■ Description of the task
Write out the lines of the records from the one containing "hold reg to" to the very last, keeping each exactly as it is.

"""

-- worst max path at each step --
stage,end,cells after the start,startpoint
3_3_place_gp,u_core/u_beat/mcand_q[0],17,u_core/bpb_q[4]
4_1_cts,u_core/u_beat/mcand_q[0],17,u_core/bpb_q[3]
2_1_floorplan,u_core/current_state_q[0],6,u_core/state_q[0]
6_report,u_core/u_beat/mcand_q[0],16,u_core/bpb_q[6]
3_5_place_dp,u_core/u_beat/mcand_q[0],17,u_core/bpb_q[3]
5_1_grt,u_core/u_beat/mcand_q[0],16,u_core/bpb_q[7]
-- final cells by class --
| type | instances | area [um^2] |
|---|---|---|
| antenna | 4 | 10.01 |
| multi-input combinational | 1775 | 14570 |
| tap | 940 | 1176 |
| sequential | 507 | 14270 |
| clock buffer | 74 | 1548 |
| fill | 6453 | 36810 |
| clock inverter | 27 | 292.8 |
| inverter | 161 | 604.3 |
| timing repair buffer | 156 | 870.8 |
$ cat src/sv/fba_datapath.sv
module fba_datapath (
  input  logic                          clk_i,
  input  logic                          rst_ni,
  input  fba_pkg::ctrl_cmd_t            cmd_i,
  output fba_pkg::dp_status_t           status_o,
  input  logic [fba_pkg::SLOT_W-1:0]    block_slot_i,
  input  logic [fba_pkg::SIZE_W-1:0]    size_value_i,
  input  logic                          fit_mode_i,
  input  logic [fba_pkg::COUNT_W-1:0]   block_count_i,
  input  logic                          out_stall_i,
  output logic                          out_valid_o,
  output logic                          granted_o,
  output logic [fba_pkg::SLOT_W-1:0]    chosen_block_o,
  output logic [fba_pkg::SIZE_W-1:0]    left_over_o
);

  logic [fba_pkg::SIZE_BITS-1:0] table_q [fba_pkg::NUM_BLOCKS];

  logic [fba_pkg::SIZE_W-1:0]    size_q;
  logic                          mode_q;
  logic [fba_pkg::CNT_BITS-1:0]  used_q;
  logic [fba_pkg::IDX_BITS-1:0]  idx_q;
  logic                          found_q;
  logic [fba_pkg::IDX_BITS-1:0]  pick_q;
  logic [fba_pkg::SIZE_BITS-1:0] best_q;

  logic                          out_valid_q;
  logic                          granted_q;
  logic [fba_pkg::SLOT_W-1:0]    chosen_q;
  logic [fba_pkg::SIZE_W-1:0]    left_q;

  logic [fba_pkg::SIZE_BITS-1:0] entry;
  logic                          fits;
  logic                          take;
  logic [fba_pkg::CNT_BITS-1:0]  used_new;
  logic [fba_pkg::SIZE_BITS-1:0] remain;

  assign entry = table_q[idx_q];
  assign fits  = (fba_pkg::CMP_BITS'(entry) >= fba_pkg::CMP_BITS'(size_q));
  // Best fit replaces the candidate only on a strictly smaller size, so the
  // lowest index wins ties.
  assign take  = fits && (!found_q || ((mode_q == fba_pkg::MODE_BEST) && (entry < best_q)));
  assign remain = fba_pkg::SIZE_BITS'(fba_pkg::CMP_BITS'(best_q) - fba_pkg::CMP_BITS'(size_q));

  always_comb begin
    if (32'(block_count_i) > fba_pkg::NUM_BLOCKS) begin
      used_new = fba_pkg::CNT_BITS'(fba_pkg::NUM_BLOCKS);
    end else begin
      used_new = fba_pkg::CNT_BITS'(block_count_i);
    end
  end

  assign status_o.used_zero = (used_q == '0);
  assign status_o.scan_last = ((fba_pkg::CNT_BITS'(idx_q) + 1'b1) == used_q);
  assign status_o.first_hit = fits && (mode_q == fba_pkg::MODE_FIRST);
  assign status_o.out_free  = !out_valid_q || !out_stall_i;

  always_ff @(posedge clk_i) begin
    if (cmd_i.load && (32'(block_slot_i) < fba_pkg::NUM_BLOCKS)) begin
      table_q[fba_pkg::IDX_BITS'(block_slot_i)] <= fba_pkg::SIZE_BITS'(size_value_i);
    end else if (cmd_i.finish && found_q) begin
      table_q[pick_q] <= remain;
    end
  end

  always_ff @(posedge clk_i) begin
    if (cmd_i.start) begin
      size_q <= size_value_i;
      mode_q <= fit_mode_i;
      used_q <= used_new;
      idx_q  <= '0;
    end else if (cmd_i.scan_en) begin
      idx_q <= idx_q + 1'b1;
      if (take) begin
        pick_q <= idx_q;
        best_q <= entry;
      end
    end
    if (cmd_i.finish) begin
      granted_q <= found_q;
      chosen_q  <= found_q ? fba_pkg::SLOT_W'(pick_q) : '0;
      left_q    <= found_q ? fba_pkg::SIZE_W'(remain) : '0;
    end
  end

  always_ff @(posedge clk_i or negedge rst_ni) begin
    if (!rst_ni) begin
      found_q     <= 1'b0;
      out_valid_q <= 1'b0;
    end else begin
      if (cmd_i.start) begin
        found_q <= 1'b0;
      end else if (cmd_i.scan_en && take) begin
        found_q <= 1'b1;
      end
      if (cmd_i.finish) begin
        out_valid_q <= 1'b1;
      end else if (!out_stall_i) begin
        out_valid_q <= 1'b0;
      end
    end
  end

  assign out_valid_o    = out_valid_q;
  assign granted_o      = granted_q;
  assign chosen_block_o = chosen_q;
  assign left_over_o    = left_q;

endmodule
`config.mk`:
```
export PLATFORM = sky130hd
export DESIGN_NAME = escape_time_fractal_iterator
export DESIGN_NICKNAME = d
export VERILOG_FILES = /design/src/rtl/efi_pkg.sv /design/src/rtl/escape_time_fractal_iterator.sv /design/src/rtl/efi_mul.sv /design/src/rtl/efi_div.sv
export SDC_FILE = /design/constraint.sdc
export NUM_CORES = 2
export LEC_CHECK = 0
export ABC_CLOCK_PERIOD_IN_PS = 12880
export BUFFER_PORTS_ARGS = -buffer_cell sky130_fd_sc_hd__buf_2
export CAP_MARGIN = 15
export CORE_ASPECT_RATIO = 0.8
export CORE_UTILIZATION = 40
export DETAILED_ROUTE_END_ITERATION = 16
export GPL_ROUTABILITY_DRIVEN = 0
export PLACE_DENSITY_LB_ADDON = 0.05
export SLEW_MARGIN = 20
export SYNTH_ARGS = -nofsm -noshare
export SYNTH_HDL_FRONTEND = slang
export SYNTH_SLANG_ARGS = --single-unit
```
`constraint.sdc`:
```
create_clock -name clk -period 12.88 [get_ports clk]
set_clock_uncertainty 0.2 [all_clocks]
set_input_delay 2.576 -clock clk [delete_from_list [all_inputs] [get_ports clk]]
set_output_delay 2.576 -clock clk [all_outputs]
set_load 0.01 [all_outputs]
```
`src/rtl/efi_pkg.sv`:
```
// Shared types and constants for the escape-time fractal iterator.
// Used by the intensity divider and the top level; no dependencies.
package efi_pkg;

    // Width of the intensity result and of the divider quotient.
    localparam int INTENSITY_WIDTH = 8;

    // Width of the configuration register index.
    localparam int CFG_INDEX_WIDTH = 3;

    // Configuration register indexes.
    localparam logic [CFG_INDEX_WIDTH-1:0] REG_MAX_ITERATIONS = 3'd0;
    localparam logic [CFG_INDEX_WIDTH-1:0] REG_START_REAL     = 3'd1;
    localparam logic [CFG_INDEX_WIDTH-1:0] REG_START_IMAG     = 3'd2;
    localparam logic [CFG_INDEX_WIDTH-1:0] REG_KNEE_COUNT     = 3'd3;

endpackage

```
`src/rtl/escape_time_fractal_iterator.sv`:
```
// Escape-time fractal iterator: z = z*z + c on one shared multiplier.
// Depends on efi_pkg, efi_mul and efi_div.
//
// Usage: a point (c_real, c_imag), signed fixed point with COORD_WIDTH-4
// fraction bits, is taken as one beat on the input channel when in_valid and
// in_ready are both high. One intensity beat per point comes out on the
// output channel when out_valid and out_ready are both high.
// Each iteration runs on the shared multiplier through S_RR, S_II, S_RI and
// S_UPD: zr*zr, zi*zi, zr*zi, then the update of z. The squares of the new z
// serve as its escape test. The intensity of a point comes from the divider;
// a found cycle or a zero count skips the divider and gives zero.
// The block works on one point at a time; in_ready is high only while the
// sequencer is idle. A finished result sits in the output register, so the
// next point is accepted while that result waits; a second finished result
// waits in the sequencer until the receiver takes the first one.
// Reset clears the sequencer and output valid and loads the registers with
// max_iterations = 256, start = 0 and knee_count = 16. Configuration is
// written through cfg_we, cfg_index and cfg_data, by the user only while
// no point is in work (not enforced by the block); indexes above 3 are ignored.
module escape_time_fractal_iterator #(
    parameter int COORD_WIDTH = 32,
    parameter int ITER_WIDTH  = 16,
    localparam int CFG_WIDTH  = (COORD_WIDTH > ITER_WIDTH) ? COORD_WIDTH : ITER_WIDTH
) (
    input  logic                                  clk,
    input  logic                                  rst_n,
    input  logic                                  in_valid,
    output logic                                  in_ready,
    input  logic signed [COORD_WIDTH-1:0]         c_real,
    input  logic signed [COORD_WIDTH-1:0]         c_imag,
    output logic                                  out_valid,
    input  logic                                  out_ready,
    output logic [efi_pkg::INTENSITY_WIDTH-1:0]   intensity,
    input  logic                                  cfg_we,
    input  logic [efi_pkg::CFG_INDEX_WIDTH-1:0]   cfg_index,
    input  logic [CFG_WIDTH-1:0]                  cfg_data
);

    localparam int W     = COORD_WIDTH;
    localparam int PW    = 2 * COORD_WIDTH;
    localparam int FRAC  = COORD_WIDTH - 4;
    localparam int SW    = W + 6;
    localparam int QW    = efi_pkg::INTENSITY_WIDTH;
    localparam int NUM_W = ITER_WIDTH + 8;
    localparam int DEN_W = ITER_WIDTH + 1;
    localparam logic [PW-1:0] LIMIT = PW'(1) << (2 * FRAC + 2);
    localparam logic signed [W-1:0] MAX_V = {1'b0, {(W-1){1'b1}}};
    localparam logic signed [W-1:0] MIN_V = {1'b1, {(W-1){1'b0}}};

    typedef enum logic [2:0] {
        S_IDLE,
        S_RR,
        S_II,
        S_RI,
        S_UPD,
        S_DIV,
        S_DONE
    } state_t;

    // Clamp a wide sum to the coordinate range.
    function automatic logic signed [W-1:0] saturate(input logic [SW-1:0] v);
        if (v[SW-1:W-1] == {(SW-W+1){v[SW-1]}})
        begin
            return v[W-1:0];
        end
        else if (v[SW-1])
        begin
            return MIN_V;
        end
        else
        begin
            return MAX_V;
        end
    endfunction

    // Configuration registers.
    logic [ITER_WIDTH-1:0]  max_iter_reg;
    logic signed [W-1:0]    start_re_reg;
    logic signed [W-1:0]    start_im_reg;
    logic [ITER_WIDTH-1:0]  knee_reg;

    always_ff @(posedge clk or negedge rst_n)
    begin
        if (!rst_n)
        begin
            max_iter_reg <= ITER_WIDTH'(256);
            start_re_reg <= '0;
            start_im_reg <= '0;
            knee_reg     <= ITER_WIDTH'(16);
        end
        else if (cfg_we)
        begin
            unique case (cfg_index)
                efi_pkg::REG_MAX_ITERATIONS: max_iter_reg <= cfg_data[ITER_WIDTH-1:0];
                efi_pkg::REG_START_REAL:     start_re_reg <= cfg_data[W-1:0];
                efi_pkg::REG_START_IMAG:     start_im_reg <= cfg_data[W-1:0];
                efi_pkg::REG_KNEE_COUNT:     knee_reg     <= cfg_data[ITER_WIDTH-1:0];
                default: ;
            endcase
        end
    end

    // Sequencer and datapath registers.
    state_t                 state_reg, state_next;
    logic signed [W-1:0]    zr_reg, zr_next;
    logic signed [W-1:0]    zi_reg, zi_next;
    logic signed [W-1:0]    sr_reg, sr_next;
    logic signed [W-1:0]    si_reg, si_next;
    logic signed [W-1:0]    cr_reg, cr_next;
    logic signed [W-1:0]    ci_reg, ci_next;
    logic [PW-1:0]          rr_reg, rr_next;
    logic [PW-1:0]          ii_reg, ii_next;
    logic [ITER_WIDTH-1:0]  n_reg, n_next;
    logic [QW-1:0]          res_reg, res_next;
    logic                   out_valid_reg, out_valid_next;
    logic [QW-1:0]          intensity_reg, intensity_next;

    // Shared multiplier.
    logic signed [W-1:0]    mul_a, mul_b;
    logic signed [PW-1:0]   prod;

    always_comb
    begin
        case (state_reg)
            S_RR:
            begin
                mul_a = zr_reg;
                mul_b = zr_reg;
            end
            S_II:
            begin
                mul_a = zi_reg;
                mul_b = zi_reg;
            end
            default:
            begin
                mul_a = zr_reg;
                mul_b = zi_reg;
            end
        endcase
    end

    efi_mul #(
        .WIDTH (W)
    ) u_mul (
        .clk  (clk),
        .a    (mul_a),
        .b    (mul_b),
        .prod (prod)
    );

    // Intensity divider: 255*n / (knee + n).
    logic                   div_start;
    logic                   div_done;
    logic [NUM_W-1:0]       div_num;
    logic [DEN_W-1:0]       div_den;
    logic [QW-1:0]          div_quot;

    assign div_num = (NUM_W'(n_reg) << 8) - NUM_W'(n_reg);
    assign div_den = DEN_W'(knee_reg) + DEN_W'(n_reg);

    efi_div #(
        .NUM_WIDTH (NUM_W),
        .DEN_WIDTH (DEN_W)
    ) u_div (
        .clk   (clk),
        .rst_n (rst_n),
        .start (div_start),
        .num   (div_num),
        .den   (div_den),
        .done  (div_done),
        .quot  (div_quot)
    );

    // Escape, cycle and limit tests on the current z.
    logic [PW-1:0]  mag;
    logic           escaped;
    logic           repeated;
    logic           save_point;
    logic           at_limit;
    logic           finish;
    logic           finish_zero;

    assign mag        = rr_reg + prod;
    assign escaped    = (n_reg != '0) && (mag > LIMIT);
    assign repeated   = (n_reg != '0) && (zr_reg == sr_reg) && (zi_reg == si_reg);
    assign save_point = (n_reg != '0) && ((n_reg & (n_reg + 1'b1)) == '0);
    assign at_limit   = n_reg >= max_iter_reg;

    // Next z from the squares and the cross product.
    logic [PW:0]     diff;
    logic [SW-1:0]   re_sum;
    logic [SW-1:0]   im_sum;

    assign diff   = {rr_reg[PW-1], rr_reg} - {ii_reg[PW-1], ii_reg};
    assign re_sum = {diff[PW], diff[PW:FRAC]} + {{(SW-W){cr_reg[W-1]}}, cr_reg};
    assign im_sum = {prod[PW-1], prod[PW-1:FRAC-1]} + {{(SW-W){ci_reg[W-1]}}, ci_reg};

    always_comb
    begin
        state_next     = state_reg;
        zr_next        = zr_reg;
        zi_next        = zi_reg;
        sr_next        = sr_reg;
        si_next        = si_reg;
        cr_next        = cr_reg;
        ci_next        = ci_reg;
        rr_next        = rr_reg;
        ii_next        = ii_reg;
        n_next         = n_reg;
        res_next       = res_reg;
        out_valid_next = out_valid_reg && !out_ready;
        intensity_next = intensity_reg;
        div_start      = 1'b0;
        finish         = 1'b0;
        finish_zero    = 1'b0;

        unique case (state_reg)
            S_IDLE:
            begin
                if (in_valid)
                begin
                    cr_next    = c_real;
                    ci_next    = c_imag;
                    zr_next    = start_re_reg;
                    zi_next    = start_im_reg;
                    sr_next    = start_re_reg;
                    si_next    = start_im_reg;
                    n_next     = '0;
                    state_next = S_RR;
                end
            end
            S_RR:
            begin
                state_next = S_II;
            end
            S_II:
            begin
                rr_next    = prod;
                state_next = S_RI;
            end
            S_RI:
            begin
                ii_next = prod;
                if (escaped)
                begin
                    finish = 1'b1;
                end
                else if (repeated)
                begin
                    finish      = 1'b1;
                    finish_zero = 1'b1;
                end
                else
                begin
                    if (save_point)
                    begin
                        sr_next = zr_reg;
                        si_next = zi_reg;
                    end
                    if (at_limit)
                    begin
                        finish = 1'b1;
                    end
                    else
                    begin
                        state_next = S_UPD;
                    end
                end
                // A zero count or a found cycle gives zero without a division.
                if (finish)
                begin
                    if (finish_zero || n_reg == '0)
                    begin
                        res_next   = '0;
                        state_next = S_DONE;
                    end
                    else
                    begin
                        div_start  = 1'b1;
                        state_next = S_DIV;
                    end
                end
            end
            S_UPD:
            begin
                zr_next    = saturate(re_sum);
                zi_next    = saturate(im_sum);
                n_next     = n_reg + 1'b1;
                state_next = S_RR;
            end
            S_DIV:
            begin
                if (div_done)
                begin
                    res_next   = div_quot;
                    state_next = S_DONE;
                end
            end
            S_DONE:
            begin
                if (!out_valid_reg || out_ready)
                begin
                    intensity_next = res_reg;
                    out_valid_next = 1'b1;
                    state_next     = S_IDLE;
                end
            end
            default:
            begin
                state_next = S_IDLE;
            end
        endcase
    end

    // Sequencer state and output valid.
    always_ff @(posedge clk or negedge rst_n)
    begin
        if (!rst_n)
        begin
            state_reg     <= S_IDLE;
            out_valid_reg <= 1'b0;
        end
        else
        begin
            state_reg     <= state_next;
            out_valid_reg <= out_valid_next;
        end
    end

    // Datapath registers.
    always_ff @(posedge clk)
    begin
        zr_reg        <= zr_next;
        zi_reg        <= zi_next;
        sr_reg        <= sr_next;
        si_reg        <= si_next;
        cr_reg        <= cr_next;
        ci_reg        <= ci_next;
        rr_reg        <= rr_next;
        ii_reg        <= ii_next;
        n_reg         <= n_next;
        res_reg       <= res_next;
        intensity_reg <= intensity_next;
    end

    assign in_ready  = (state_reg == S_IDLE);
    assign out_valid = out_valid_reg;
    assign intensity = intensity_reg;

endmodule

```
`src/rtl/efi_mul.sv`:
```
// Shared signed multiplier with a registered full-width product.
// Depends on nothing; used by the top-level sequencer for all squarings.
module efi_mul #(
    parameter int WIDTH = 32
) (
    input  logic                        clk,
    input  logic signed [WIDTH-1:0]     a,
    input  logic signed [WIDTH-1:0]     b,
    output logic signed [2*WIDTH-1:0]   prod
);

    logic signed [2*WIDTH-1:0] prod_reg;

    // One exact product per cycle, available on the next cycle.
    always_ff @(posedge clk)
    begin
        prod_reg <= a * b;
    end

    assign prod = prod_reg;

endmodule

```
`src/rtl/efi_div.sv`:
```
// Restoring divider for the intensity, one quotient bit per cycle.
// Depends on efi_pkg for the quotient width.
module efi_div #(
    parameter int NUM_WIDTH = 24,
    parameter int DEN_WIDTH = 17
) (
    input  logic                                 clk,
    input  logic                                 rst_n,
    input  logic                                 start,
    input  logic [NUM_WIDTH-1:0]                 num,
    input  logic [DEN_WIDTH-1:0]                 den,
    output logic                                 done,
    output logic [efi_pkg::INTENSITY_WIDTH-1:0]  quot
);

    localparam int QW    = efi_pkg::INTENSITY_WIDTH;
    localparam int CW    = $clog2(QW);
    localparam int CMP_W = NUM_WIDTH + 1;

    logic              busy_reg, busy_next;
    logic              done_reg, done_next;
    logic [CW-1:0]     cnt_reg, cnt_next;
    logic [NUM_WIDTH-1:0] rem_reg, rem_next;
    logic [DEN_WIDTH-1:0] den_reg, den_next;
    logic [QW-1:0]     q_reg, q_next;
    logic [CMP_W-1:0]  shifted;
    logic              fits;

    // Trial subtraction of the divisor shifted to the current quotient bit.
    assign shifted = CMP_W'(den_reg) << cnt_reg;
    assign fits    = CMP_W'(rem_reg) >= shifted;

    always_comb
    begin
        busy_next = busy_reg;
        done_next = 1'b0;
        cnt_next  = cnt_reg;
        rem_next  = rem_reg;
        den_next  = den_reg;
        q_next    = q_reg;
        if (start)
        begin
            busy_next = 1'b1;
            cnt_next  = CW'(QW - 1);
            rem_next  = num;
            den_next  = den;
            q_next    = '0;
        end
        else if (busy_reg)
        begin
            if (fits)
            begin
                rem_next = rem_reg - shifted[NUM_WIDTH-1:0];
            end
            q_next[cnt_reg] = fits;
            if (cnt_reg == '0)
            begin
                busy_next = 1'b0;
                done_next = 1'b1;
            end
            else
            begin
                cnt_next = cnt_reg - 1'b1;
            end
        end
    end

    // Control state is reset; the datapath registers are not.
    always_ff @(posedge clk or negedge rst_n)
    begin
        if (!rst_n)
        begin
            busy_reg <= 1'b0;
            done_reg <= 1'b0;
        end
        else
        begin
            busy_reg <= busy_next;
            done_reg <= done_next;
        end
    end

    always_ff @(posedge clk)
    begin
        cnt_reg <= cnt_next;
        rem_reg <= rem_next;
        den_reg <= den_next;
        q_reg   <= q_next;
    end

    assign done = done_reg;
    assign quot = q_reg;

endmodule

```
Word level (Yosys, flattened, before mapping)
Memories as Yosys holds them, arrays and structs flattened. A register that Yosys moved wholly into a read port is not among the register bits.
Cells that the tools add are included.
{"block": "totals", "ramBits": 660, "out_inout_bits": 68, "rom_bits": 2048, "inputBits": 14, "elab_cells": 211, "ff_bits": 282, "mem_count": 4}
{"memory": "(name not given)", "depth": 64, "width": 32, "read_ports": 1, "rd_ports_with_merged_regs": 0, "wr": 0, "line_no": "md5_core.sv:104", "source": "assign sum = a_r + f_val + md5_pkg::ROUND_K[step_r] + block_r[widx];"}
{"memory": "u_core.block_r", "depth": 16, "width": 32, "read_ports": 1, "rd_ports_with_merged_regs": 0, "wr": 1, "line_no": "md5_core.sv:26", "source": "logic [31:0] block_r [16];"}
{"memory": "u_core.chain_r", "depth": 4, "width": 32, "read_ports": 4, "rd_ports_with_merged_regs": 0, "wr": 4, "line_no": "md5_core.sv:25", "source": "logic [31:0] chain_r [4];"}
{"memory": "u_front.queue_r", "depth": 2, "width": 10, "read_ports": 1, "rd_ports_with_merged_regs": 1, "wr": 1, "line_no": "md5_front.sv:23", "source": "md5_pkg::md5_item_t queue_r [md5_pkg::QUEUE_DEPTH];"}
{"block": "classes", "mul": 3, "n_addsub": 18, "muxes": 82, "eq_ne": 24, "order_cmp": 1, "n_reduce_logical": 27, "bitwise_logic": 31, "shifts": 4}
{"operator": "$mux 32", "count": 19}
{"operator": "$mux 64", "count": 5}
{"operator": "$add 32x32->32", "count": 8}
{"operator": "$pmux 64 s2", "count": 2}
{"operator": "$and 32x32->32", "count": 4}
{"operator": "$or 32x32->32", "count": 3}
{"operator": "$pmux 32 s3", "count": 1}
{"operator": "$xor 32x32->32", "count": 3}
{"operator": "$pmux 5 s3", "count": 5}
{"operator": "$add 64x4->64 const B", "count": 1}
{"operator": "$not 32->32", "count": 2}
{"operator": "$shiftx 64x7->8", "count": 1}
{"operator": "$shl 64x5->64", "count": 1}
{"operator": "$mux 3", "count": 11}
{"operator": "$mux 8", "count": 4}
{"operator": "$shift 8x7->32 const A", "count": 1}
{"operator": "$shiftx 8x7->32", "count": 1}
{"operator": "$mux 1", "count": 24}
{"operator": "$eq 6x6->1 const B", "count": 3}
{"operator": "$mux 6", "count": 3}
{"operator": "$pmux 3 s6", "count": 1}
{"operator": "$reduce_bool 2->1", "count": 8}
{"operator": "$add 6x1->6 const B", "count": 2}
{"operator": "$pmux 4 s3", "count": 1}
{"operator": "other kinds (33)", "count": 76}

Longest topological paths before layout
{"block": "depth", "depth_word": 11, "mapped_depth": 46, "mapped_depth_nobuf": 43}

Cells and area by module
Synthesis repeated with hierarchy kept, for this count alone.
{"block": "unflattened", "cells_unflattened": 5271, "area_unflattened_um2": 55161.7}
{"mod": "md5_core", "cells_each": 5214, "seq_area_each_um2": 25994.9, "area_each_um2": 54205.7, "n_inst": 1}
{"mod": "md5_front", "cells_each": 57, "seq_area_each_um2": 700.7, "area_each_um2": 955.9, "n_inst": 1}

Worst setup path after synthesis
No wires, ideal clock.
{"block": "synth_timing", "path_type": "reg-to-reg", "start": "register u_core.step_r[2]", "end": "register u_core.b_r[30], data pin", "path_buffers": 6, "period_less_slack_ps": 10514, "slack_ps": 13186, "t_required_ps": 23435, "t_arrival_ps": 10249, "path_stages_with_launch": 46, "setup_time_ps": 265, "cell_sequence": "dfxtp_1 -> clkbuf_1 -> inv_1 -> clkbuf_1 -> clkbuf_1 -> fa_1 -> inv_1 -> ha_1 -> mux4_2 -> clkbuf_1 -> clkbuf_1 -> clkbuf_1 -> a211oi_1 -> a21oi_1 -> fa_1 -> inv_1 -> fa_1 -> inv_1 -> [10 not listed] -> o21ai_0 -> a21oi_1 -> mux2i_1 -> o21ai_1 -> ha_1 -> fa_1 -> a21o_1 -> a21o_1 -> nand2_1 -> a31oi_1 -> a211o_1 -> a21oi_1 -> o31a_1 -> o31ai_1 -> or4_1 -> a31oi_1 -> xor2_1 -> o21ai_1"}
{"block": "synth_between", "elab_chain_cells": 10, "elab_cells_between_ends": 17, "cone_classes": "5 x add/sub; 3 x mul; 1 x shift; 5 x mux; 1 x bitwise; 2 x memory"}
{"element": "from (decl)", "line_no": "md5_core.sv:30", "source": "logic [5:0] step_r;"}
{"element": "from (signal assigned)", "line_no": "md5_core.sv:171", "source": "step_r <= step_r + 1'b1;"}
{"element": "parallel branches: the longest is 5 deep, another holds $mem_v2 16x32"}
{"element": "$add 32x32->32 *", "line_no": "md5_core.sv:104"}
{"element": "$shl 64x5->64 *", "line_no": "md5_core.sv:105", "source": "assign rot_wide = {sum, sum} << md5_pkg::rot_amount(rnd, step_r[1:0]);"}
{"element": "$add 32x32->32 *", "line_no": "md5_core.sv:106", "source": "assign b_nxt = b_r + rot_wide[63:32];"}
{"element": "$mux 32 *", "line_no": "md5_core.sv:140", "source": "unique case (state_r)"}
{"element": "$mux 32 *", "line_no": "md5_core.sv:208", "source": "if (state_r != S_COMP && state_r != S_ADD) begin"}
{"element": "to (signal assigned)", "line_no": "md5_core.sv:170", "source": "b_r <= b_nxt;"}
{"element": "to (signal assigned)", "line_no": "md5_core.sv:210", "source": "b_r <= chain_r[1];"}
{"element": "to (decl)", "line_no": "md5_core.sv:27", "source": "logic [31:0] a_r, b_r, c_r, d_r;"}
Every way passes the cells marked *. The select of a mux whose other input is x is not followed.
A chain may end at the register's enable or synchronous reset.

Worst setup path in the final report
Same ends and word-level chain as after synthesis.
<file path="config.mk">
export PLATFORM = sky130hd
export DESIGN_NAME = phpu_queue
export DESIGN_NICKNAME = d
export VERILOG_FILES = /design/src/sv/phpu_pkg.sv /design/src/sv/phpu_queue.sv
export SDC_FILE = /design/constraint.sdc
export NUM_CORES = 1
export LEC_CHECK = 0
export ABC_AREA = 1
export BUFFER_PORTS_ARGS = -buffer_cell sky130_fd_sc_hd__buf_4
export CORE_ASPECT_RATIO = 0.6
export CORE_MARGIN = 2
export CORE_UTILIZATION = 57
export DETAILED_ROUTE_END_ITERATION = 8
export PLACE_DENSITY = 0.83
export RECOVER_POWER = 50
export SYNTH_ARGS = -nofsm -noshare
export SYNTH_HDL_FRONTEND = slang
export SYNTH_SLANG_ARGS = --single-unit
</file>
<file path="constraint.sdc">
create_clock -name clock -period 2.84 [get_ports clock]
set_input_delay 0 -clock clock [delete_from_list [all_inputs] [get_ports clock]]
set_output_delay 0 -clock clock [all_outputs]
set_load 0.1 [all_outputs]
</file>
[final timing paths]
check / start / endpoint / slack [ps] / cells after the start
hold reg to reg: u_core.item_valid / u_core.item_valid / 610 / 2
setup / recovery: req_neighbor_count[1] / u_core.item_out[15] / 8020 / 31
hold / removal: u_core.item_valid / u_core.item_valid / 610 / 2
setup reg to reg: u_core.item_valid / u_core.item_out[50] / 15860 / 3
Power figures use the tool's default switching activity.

"""

■ Exercise result
hold reg to reg: u_core.item_valid / u_core.item_valid / 610 / 2
setup / recovery: req_neighbor_count[1] / u_core.item_out[15] / 8020 / 31
hold / removal: u_core.item_valid / u_core.item_valid / 610 / 2
setup reg to reg: u_core.item_valid / u_core.item_out[50] / 15860 / 3
Power figures use the tool's default switching activity.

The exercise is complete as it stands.